NIPS 2016
Mon Dec 5th through Sun the 11th, 2016 at Centre Convencions Internacional Barcelona
Paper ID:1235
Title:Review Networks for Caption Generation

Reviewer 1

Summary

The paper proposes an extension to popular encoder-decoder approaches, e.g. for image captioning. Specifically, the idea of the paper is to include an intermediate “reviewer” module which predicts a set of fact vectors, which could e.g. represent the most important concepts in an image. These fact vectors are then provided, in addition to a hidden representation to the decoder model. Interestingly, the fact vectors can be supervised additionally during training time.

Qualitative Assessment

Strength: - Interesting idea to include additional supervision in the encoder-decoder learning approach. - Experimental evaluation on two tasks and dataset, in both cases showing improvement over ablations. - The paper shows that the approach is a generalization over normal encoder-decoder approaches. Weaknesses: 1. For the captioning experiment, the paper compares to related work only on some not official test set or dev set, however the final results should be compared on the official COOC leader board on the blind test set: https://competitions.codalab.org/competitions/3221#results e.g. [5,17] have won this challenge and have been evaluated on the blind challenge set. Also, several other approaches have been proposed since then and significantly improved (see leaderboard, the paper should at least compare to the once where an corresponding publication is available). 2. A human evaluation for caption generation would be more convincing as the automatic evaluation metrics can be misleading. 3. It is not clear from Section 4.2 how the supervision is injected for the source code caption experiment. While it is over interesting work, for acceptance at least points 1 and 3 of the weaknesses have to be addressed. ==== post author response === The author promised to include the results from 1. in the final For 3. it would be good to state it explicitly in Section section 4.2. I encourage the authors to include the additional results they provided in the rebuttal, e.g. T_r in the final version, as it provides more insight in the approach. Mine and, as far as I can see, the other reviewers concerns have been largely addressed, I thus recommend to accept the paper.

Confidence in this Review

3-Expert (read the paper in detail, know the area, quite certain of my opinion)


Reviewer 2

Summary

The paper proposes a novel sequence-to-sequence architecture that includes an encoder and a decoder, as usual, but adds a "reviewer" module in the middle that can perform a fixed number of attentive iterations over the input representations in order to better represent the complete input sequence.
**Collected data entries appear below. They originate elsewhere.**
`src/rtl/irq_dispatch_pkg.sv`:
```
package irq_dispatch_pkg;

    localparam int NSRC      = 16;
    localparam int CNT_W     = 8;
    localparam int VEC_W     = 24;
    localparam int ST_W      = 4;
    localparam int LATE_WIN  = 4;
    localparam int VEC_STEP  = 2;
    localparam logic [VEC_W-1:0] STD_BASE  = 24'hFF2000;
    localparam logic [VEC_W-1:0] XFER_BASE = 24'hFF2040;

    typedef enum logic [1:0] {
        ACK_IDLE = 2'd0,
        ACK_NEXT = 2'd1,
        ACK_SKIP = 2'd2
    } ack_state_e;

    typedef enum logic {
        KIND_STD  = 1'b0,
        KIND_XFER = 1'b1
    } kind_e;

    typedef struct packed {
        logic  found;
        logic  eot;
        kind_e kind;
    } pick_t;

    function automatic logic [VEC_W-1:0] vec_of(input int unsigned idx, input kind_e k);
        logic [VEC_W-1:0] base;
        base = (k == KIND_XFER) ? XFER_BASE : STD_BASE;
        return base + VEC_W'(idx * VEC_STEP);
    endfunction

endpackage

```
`src/rtl/irq_src_bank.sv`:
```
module irq_src_bank
    import irq_dispatch_pkg::*;
#(
    parameter int N   = NSRC,
    parameter int CW  = CNT_W,
    localparam int IW = $clog2(N)
) (
    input  logic          clk,
    input  logic          rst,
    input  logic [N-1:0]  req_in,
    input  logic          sel_wr,
    input  logic [N-1:0]  sel_wdata,
    input  logic          cnt_wr,
    input  logic [IW-1:0] cnt_idx,
    input  logic [CW-1:0] cnt_wdata,
    input  logic          xfer_done,
    input  logic [IW-1:0] xfer_idx,
    input  logic          take_valid,
    input  logic [IW-1:0] take_idx,
    input  logic          take_eot,
    output logic [N-1:0]  req_pend,
    output logic [N-1:0]  eot_pend,
    output logic [N-1:0]  sel_q
);

    for (genvar i = 0; i < N; i++) begin : g_src
        logic [CW-1:0] count;
        logic          wr_hit;
        logic          done_hit;
        logic          take_hit;
        logic          drain;

        assign wr_hit   = cnt_wr && (cnt_idx == IW'(i));
        assign done_hit = xfer_done && (xfer_idx == IW'(i));
        assign take_hit = take_valid && (take_idx == IW'(i));
        assign drain    = done_hit && !wr_hit && (count == CW'(1));

        always_ff @(posedge clk) begin
            if (rst)
                count <= '0;
            else if (wr_hit)
                count <= cnt_wdata;
            else if (done_hit && count != '0)
                count <= count - CW'(1);
        end

        always_ff @(posedge clk) begin
            if (rst)
                sel_q[i] <= 1'b0;
            else if (drain)
                sel_q[i] <= 1'b0;
            else if (sel_wr)
                sel_q[i] <= sel_wdata[i];
        end

        always_ff @(posedge clk) begin
            if (rst)
                eot_pend[i] <= 1'b0;
            else if (drain)
                eot_pend[i] <= 1'b1;
            else if (take_hit && take_eot)
                eot_pend[i] <= 1'b0;
        end

        always_ff @(posedge clk) begin
            if (rst)
                req_pend[i] <= 1'b0;
            else if (req_in[i])
                req_pend[i] <= 1'b1;
            else if (take_hit && !take_eot)
                req_pend[i] <= 1'b0;
        end
    end

endmodule

```
`src/rtl/irq_prio_pick.sv`:
```
module irq_prio_pick
    import irq_dispatch_pkg::*;
#(
    parameter int N   = NSRC,
    localparam int IW = $clog2(N)
) (
    input  logic [N-1:0]  req_pend,
    input  logic [N-1:0]  eot_pend,
    input  logic [N-1:0]  sel_q,
    input  logic [N-1:0]  src_en,
    input  logic          glob_en,
    output pick_t         pick,
    output logic [IW-1:0] pick_idx
);

    logic [N-1:0] eligible;

    assign eligible = (req_pend | eot_pend) & src_en & {N{glob_en}};

    always_comb begin
        pick     = '{found: 1'b0, eot: 1'b0, kind: KIND_STD};
        pick_idx = '0;
        for (int i = 0; i < N; i++) begin
            if (eligible[i]) begin
                pick.found = 1'b1;
                pick.eot   = eot_pend[i];
                pick.kind  = (!eot_pend[i] && sel_q[i]) ? KIND_XFER : KIND_STD;
                pick_idx   = IW'(i);
            end
        end
    end

endmodule

```
`src/rtl/irq_ack_timer.sv`:
```
module irq_ack_timer
    import irq_dispatch_pkg::*;
#(
    parameter int SW   = ST_W,
    parameter int LATE = LATE_WIN
) (
    input  logic          clk,
    input  logic          rst,
    input  logic          any_req,
    input  logic          instr_end,
    input  logic [SW-1:0] states_left,
    output logic          fire
);

    ack_state_e state;
    logic       late;

    assign late = (int'(states_left) <= LATE);
    assign fire = (state == ACK_NEXT) && any_req && instr_end;

    always_ff @(posedge clk) begin
        if (rst) begin
            state <= ACK_IDLE;
        end else begin
            unique case (state)
                ACK_IDLE: if (any_req) state <= late ? ACK_SKIP : ACK_NEXT;
                ACK_NEXT: if (!any_req || instr_end) state <= ACK_IDLE;
                ACK_SKIP: if (!any_req) state <= ACK_IDLE;
                          else if (instr_end) state <= ACK_NEXT;
                default:  state <= ACK_IDLE;
            endcase
        end
    end

endmodule

```
`src/rtl/irq_dispatch_top.sv`:
```
module irq_dispatch_top
    import irq_dispatch_pkg::*;
#(
    parameter int N    = NSRC,
    parameter int CW   = CNT_W,
    parameter int SW   = ST_W,
    parameter int LATE = LATE_WIN,
    localparam int IW  = $clog2(N)
) (
    input  logic             clk,
    input  logic             rst,
    input  logic [N-1:0]     req_in,
    input  logic [N-1:0]     src_en,
    input  logic             glob_en,
    input  logic             sel_wr,
    input  logic [N-1:0]     sel_wdata,
    input  logic             cnt_wr,
    input  logic [IW-1:0]    cnt_idx,
    input  logic [CW-1:0]    cnt_wdata,
    input  logic             xfer_done,
    input  logic [IW-1:0]    xfer_idx,
    input  logic             instr_end,
    input  logic [SW-1:0]    states_left,
    output logic             disp_valid,
    output logic [IW-1:0]    disp_idx,
    output logic             disp_xfer,
    output logic [VEC_W-1:0] disp_vec,
    output logic [N-1:0]     xsel_q,
    output logic [N-1:0]     eot_q
);

    logic [N-1:0]  req_pend;
    pick_t         pick;
    logic [IW-1:0] pick_idx;
    logic          fire;

    irq_src_bank #(.N(N), .CW(CW)) u_bank (
        .clk        (clk),
        .rst        (rst),
        .req_in     (req_in),
        .sel_wr     (sel_wr),
        .sel_wdata  (sel_wdata),
        .cnt_wr     (cnt_wr),
        .cnt_idx    (cnt_idx),
        .cnt_wdata  (cnt_wdata),
        .xfer_done  (xfer_done),
        .xfer_idx   (xfer_idx),
        .take_valid (fire),
        .take_idx   (pick_idx),
        .take_eot   (pick.eot),
        .req_pend   (req_pend),
        .eot_pend   (eot_q),
        .sel_q      (xsel_q)
    );

    irq_prio_pick #(.N(N)) u_pick (
        .req_pend (req_pend),
        .eot_pend (eot_q),
        .sel_q    (xsel_q),
        .src_en   (src_en),
        .glob_en  (glob_en),
        .pick     (pick),
        .pick_idx (pick_idx)
    );

    irq_ack_timer #(.SW(SW), .LATE(LATE)) u_timer (
        .clk         (clk),
        .rst         (rst),
        .any_req     (pick.found),
        .instr_end   (instr_end),
        .states_left (states_left),
        .fire        (fire)
    );

    always_ff @(posedge clk) begin
        if (rst) begin
            disp_valid <= 1'b0;
            disp_idx   <= '0;
            disp_xfer  <= 1'b0;
            disp_vec   <= '0;
        end else begin
            disp_valid <= fire;
            if (fire) begin
                disp_idx  <= pick_idx;
                disp_xfer <= (pick.kind == KIND_XFER);
                disp_vec  <= vec_of(int'(pick_idx), pick.kind);
            end
        end
    end

endmodule

```
`config.mk`:
```
export PLATFORM = sky130hd
export DESIGN_NAME = irq_dispatch_top
export DESIGN_NICKNAME = d
export VERILOG_FILES = /design/src/rtl/irq_dispatch_pkg.sv /design/src/rtl/irq_src_bank.sv /design/src/rtl/irq_prio_pick.sv /design/src/rtl/irq_ack_timer.sv /design/src/rtl/irq_dispatch_top.sv
export SDC_FILE = /design/constraint.sdc
export NUM_CORES = 1
export LEC_CHECK = 0
export CELL_PAD_IN_SITES_DETAIL_PLACEMENT = 0
export CELL_PAD_IN_SITES_GLOBAL_PLACEMENT = 1
export CORE_MARGIN = 2
export CORE_UTILIZATION = 44
export CTS_BUF_LIST = sky130_fd_sc_hd__clkbuf_8
export DETAILED_ROUTE_END_ITERATION = 8
export PLACE_DENSITY_LB_ADDON = 0.1
export SYNTH_ARGS = -nofsm -noshare
export SYNTH_HDL_FRONTEND = slang
export SYNTH_HIERARCHICAL = 1
export SYNTH_SLANG_ARGS = --single-unit
```
`constraint.sdc`:
```
create_clock -name clk -period 3.7 [get_ports clk]
set_input_delay 0.925 -clock clk [delete_from_list [all_inputs] [get_ports clk]]
set_output_delay 0.925 -clock clk [all_outputs]
set_load 0.005 [all_outputs]
```
* Word level (Yosys, flattened, before mapping)
Index checks and enable logic that the tools add are counted.
Storage, ports and cells: bits in registers 208, input bits 75, output and inout bits 62
Cells by class: add/subtract/negate cells 17, $lt $le $gt $ge 1, equal/unequal tests 66, multiplexer cells 150, bitwise gates (word level) 3, reduce and logical (&&, ||, !) cells 266
Operators with widths (count):
- two-way mux 8 bit | 32
- logical AND 1 bit | 146
- equality test 8 x 1 -> 1 bit, second input constant | 16
- nonzero test 8 bit | 16
- subtractor 8 x 1 -> 8 bit, second input constant | 16
- equality test 4 bit, second input constant | 24
- nonzero test 2 bit | 48
- two-way mux 1 bit | 81
- two-way mux 3 bit | 20
- equality test 4 x 3 -> 1 bit, second input constant | 12
- logical NOT 1 bit | 34
- AND 16 bit | 2
- two-way mux 4 bit | 8
- OR reduction 2 bit | 16
- equality test 4 x 2 -> 1 bit, second input constant | 6
- adder 17 x 6 -> 18 bit | 1
- OR 16 bit | 1
- two-way mux 2 bit | 7
- equality test 4 x 1 -> 1 bit, second input constant | 3
- logical NOT 4 bit | 3
- two-way mux 7 bit | 1
- case mux 2 bit (3 select lines) | 1
- <= comparator 4 x 3 -> 1 bit, second input constant | 1
- != test 2 bit, second input constant | 2
- other kinds (6) | 6

* Logic depth before layout (Yosys ltp)
depth in word-level cells 25, mapped depth 13, mapped depth without buffers 11

* Cells and area by module
The synthesis kept the hierarchy.
By module, submodules not included:
- irq_src_bank | instances 1, cells each 1248, area each 10233.6 um2
- irq_prio_pick | instances 1, cells each 120, area each 863.3 um2
- irq_dispatch_top | instances 1, cells each 45, area each 410.4 um2
- irq_ack_timer | instances 1, cells each 12, area each 101.3 um2

* Worst setup path after synthesis
OpenSTA, ideal clock, no wires.
kind in2reg, from input glob_en, to register u_bank.req_pend[12], setup time 0.128 ns, arrival time 3.017 ns, setup slack 0.556 ns, stages 12, buffers on the path 2, path through buf_6 buf_2 o211a_1 nor2_2 nand2_1 or4_1 inv_1 nor3_1 nand4b_1 or3_1 a21oi_1 nor2_1
Between the ends: elaborated cells on any way between the ends 39
RTL lines:
- start: declaration | RTL line irq_dispatch_top.sv:14 | input logic glob_en,
- AND 16 bit (*) | RTL line irq_prio_pick.sv:18 | assign eligible = (req_pend | eot_pend) & src_en & {N{glob_en}};
- two-way mux 4 bit (7 in series) | RTL line irq_prio_pick.sv:24 | if (eligible[i]) begin
- two-way mux 4 bit (*) | RTL line irq_prio_pick.sv:24
- named net pick_idx[3] | RTL line irq_dispatch_top.sv:34 | logic [IW-1:0] pick_idx;
- equality test 4 bit (*) | RTL line irq_src_bank.sv:35 | assign take_hit = take_valid && (take_idx == IW'(i));
- logical AND 1 bit (*) | RTL line irq_src_bank.sv:35
- logical AND 1 bit (*) | RTL line irq_src_bank.sv:70 | else if (take_hit && !take_eot)
- nonzero test 2 bit (no line) (*)
- end signal: indexed assignment | RTL line irq_src_bank.sv:67 | req_pend[i] <= 1'b0;
- end signal: indexed assignment | RTL line irq_src_bank.sv:69 | req_pend[i] <= 1'b1;
- end signal: indexed assignment | RTL line irq_src_bank.sv:71 | req_pend[i] <= 1'b0;
- end: declaration | RTL line irq_src_bank.sv:21 | output logic [N-1:0] req_pend,
The timed path passes the listed nets; every way through them passes the cells marked *. A chain may end at the register's enable or synchronous reset.

==> Flow_metrics.wiki <==
{| class="wikitable"
! Metric !! Value
|-
| Run status || finished clean
|-
| RSZ-0062 raised after global routing || false
|-
| Min-Delay Startpoint || u_timer/state[0]
|-
| Minimum setup slack among reg-to-reg paths || 1.09 ns
|-
| EDFF count, synth || 0
|-
| Routing layer with the top usage in global route || met2
|-
| Post-DR vias/cell || 6.101
|-
| Final antenna diode count || 0
|-
| Post-CTS Hold Buffers || 0
|-
| Count of mapped cells out of synthesis || 1,425
|-
| Top post-synthesis cells by area || sky130_fd_sc_hd__dfxtp_1, sky130_fd_sc_hd__a311oi_1, sky130_fd_sc_hd__nor2_1, sky130_fd_sc_hd__ha_1, sky130_fd_sc_hd__o21ai_0
|-
| Part of the Yosys area used for sequential elements || 31.90%
|-
| Count of nets after finishing || 1,654
|-
| Met3 demand-to-capacity share in global routing || 4.729%
|-
| Vias after detailed routing || 11,501
|-
| Gpl congestion || 0.8957
|-
| Power per Cell Area || 320.5 nW/um^2
|-
| Area of all sequential standard cells || 3704 um^2
|-
| Hold path depth || 1
|-
| Async set-or-reset flop fraction in the synthesized netlist || 0%
|-
| Type of the most critical hold path || flip-flop to flip-flop
|-
| Peak clock frequency supported by timing || 311.3 MHz
|-
| Final setup vio count || 0
|-
| Minimum period implied by the final worst setup slack || 3.212 ns
|-
| Maximum buffer depth of the clock tree || 2
|-
| Met1 global-route usage || 38.15%
|-
| Worst Clk Skew || 0.02259 ns
|-
| Cell with the most instances after synthesis || sky130_fd_sc_hd__dfxtp_1
|-
| Critical setup path kind || primary input to flip-flop
|-
| Number of cells upsized or downsized after cts || 0
|-
| Final TNS setup || 0 ns
|-
| Net switching power || 1.433 mW
|-
| Power share of the clock group || 32.6%
|-
| Leakage power total || 5.014 nW
|-
| Number of post-CTS setup repair buffers || 0
|-
| Mapped Area || 11,610 um^2
|-
| Post-route standard cell area excluding fillers || 13,750 um^2
|-
| Std-Cell Rows || 59
|-
| DRC violations left || 0
|-
| Data required time of the worst path || 4.04 ns
|-
| Most instantiated flip-flop cell in the synthesis netlist || sky130_fd_sc_hd__dfxtp_1
|-
| Top-level I/O count || 137
|-
| Critical path arrival || 3.55 ns
|-
| Clock tree from TritonCTS || yes
|-
| Global route total overflow || 0
|-
| Violation count after the first detailed-route iteration || 862
|-
| Initial cell density of the core || 44.67%
|-
| P_int || 2.974 mW
|-
| Cell area after placement || 13,330 um^2
|-
| Largest net degree at the start of global routing || 127
|-
| Number of H-tree branching levels || 4
|-
| Buffer type at the clock tree root || sky130_fd_sc_hd__clkbuf_8
|-
| Yosys synthesis warning count || 6
|-
| Clk_lat worst skew || 0.48 ns
|-
| Leading post-synthesis cells by instance count || sky130_fd_sc_hd__dfxtp_1, sky130_fd_sc_hd__nor2_1, sky130_fd_sc_hd__inv_1
|-
| Tcrit/Tclk final || 86.82%
|-
| Final wirelength || 37,770 um
|-
| Hold Path End || u_timer/state[1]
|-
| Avg Synthesized Cell Area || 8.146 um^2
|-
| Max-cap viol count || 0
|-
| Synth top area share || 31.90%
|-
| Global-route track usage on met2 || 41.54%
|-
| Number of slew-limit violations in the final report || 0
|-
| CP startpoint kind || primary input
|-
| Transition time at the pin with the least slew margin || 0.9130 ns
|-
| Number of global-route vias before repair || 10,581
|-
| Distinct cell type count after synthesis || 84
|-
| Comb pwr share || 19.0%
|-
| Share of total power in sequential cells || 48.4%
|-
| Wire length per cell after detailed routing || 20.04 um
|-
| Die Footprint || 27,700 um^2
|-
| Half-perimeter wire length of the detailed placement result || 26,990 um
|-
| Number of hold violations in the final report || 0
|-
| Library cell with the largest summed area after synthesis || sky130_fd_sc_hd__dfxtp_1
|-
| Area taken by multi-input logic gates || 7147 um^2
|-
| Switching power share of the total || 32.51%
|-
| Highest fanout seen on the critical path || 34
|-
| Proportion of layout cells with a drive suffix above 1 || 10.77%
|-
| DIE WIDTH || 166.4 um
|-
| Floorplan die height || 166.4 um
|-
| Post-synthesis sequential element count || 185
|-
| Pre-antenna DRT Iters || 5
|-
| VDD IR max || 0.0001941 V
|-
| P&R area growth vs syn || 18.44%
|-
| Clock transition at the registers of the reported paths || 0.12 ns
|-
| Area of the core || 25,980 um^2
|-
| Number of antenna violations at the first check in global routing || 0
|-
| Worst R2R Path Depth || 8
|-
| Total clock sinks || 185
|-
| Endpoint of the worst register-to-register path || u_bank/req_pend[6]
|-
| Number of port buffers || 126
|-
| Total global-route track usage || 26.86%
|-
| Crit. Startpoint || glob_en
|-
| First-pass GRT wire length || 59,860 um
|-
| Number of fill cells || 2,553
|-
| TritonCTS Buffers || 17
|-
| Startpoint of the most critical register-to-register path || u_bank/eot_pend[4]
|-
| Nature of the critical path endpoint || flip-flop
|-
| Antenna-violating nets left || 0
|-
| Remaining max-slew budget at the tightest pin || 38.57%
|}
==> power by group through the flow <==
stage	registers, mW	clock network, mW	logic [mW]
after floorplan	2.16	0	0.507
after global placement	2.18	0	0.826
after detailed placement	2.18	0	0.826
after CTS	2.13	1.47	0.831
after global routing	2.15	1.56	0.915
final	2.13	1.44	0.836
==> flip-flops by register name, indices dropped and copies added (netlist names) <==
register	count
u_bank/req_pend	16
u_timer/state	2
disp_vec	3
u_bank/sel_q	16
u_bank/g_src.count	128
disp_valid	1
disp_idx	3
u_bank/eot_pend	16
==> layout make-up <==
class                           count  share of cell area, %
Multi-Input combinational cell   1068                  51.98
Sequential cell                   185                  26.94
Timing Repair Buffer              191                  12.98
Tap cell                          335                  3.049
Inverter                           74                  2.020
Clock buffer                       19                  1.902
Clock inverter                     13                  1.138
==> metrics by stage <==
| stage | hold slack [ns] | setup WS [ns] | cells | utilization, % | power, mW |
|---|---|---|---|---|---|
| floorplan | 0.4366 | 0.5556 | 1434 | - | 2.664 |
| global placement | 0.4561 | 0.03390 | 1853 | 51.30 | 3.005 |
| detailed placement | 0.4654 | 0.06320 | 1853 | 51.30 | 3.004 |
| CTS | 0.4828 | 0.5492 | 1885 | 52.91 | 4.439 |
| global route | 0.5009 | 0.3444 | 1885 | 52.91 | 4.626 |
| finish | 0.4822 | 0.4875 | 1885 | 52.91 | 4.407 |
==> how the worst max path moves through the flow <==
stage,cells past startpoint,to
floorplan,12,u_bank/req_pend[12]
global placement,10,u_bank/req_pend[12]
detailed placement,9,u_bank/req_pend[6]
CTS,10,u_bank/req_pend[12]
global route,12,u_bank/eot_pend[6]
finish,9,u_bank/req_pend[6]
==> cell usage in the layout (no fill, tap or decap), drive strengths merged, types with 10 or more instances in the layout <==
| master | instances |
|---|---|
| nor3b | 12 |
| nand2b | 15 |
| o41ai | 11 |
| o31ai | 19 |
| o211ai | 19 |
| o21ai | 73 |
| dfxtp | 185 |
| mux2i | 19 |
| nor4 | 25 |
| clkdlybuf4s50 | 125 |
| mux2 | 16 |
| nand4 | 46 |
| a311oi | 72 |
| or4 | 40 |
| nand3 | 37 |
| and3 | 27 |
| a31o | 10 |
| inv | 81 |
| or3 | 32 |
| nand2 | 61 |
| a21oi | 51 |
| a2111oi | 11 |
| nor2b | 17 |
| buf | 66 |
| xnor2 | 21 |
| nor3 | 35 |
| nor2 | 169 |
| conb | 10 |
| clkbuf | 19 |
| a211oi | 46 |
| ha | 42 |
==> critical path: stages <==
cell	delay (ns)
sky130_fd_sc_hd__clkdlybuf4s50_1	0.51
sky130_fd_sc_hd__buf_12	0.21
sky130_fd_sc_hd__o211ai_2	0.18
sky130_fd_sc_hd__a311oi_1	0.39
sky130_fd_sc_hd__o211ai_1	0.18
sky130_fd_sc_hd__a31o_1	0.32
sky130_fd_sc_hd__or3b_2	0.52
sky130_fd_sc_hd__o21ai_0	0.21
sky130_fd_sc_hd__a21oi_1	0.09
==> cells by family after synthesis <==
family | synth area share (%)
AO/OA/AOI/OAI | 23.68
XOR/XNOR | 1.735
adder cells (fa/ha/maj) | 4.527
buffers and inverters | 6.866
flip-flops | 31.90
multiplexers | 3.190
other | 0.03230
AND/OR/NAND/NOR | 28.07
==> routing by layer <==
metal	vias to the layer above	share of wire (%)
li1	5627	-
met1	5420	48
met2	393	44
met3	61	6.1
met4	0	2.4
met5	-	0
Power figures use the tool's default switching activity.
This process can also be refined by adding an intermediate loss to guide it, for instance a bag-of-word loss over the target sequence. Experiments are conducted on two different tasks (image captioning and code captioning) and comparisons are made with other state-of-the-art approaches.

Qualitative Assessment

In the last few months, a few related approaches have been proposed that should probably be considered. I remember (at least): - Order Matters:..., by Vinyals et al, ICLR 2016 - Adaptive Computation..., by Graves, ArXiv 2016. The "Order Matters" paper proposes a "Process" module between the encoder and the decoder which has a lot of similarities with the "Attentive Input Reviewer" version I think. The "Adaptive Computation" paper bears similarities with the Decoder module I think. I like the idea of the "discriminative supervision" which enable to re-use the same supervision in a different way (kind of bag-of-word supervision) but I would really like to see how important it is: it seems that in the experiment the \lambda factor that mediates between this loss and the usual loss is fixed, so we don't really know how important this is. The experiments on COCO do not mention that on the MSCOCO website, more recent results are available and show better performance on about all metrics compared to the ones in the paper. Another interesting experiment I wish was provided was the importance of T_r, which is set to 8 in the COCO experiment. What happens when this is changed (lower? higher? is there potential overfitting?). Regarding the image captioning model using VGG, could you specify where was the input attention taken? (which layer of VGG) Regarding the attentive input reviewer vs attentive output reviewer, I would have liked to have a discussion on when to use which and how they compare. ======== I have read the author's response, which answered all my concerns. I think the updated paper should be accepted.

Confidence in this Review

3-Expert (read the paper in detail, know the area, quite certain of my opinion)


Reviewer 3

Summary

This paper proposes to introduce a "reviewer" module into attentive recurrent encoder-decoder networks. The main idea is that the attentive decoder can benefit from access to global summary vectors - referred to as "facts" in the paper - for improved performance in image and source code captioning. After the encoder has processed a sequence, the reviewer module makes T_{r} further passes over the encoded sequence, each time adding a new vector to the accumulated set of facts F. The reviewer can be trained with an auxiliary task such as predicting the presence of vocabulary words, or end-to-end for decoding. The encoder-reviewer-decoder (ERD) variants are shown to outperform the baseline attentive-encoder-decoder, and is competitive with the state-of-the-art models for image captioning.

Qualitative Assessment

The proposed modification to the architecture of attentive encoder-decoder networks is sensible and appears to confer a performance boost in image captioning. However, it is not clear how much of the benefit comes from simply adding more capacity to the model, and how much is due to the specific architecture of extracting a set of global "fact" vectors before decoding. Overall, this looks like a slightly better way of doing things, but not a groundbreaking result. Detailed comments/questions: - Does discriminative supervision also help the attentive encoder decoder? - How does ERD compare to attentive encoder decoder with more layers? - Currently all of the facts are derived from the image alone and potentially grounded in some discriminative task. Is there any other way to extract a set of factors that might use a knowledge base or other sources other than the image alone, e.g. prior knowledge about objects appearing in the scene and their common-sense relations, etc?

Confidence in this Review

2-Confident (read it all; understood it all reasonably well)


Reviewer 4

Summary

Extending the traditional encoder-decoder framework for end-to-end learning, this paper proposes adding a reviewer module in the middle for visual caption generation. Experimental results show that reviewer module does improve the performance of image captioning and source code captioning over the traditional attentive encoder-decoder framework. The additional reviewer module with multiple-step attention over hidden units captures global information across several attentions, and also has a discriminative loss to guide the overall learning process.

Qualitative Assessment

The idea of using a multi-step reviewer module is very interesting. Overall, the paper is well written. The attentive mechanism has two variants, input reviewer and output reviewer. The authors should explain the difference and their usage under different settings in details in the method section. The multi-step attention is very similar to the multi-hop attention used in memory networks. It is known that the final performance is highly dependent on different steps. The authors should explain how increasing steps of reviewing affects the results.

Confidence in this Review

3-Expert (read the paper in detail, know the area, quite certain of my opinion)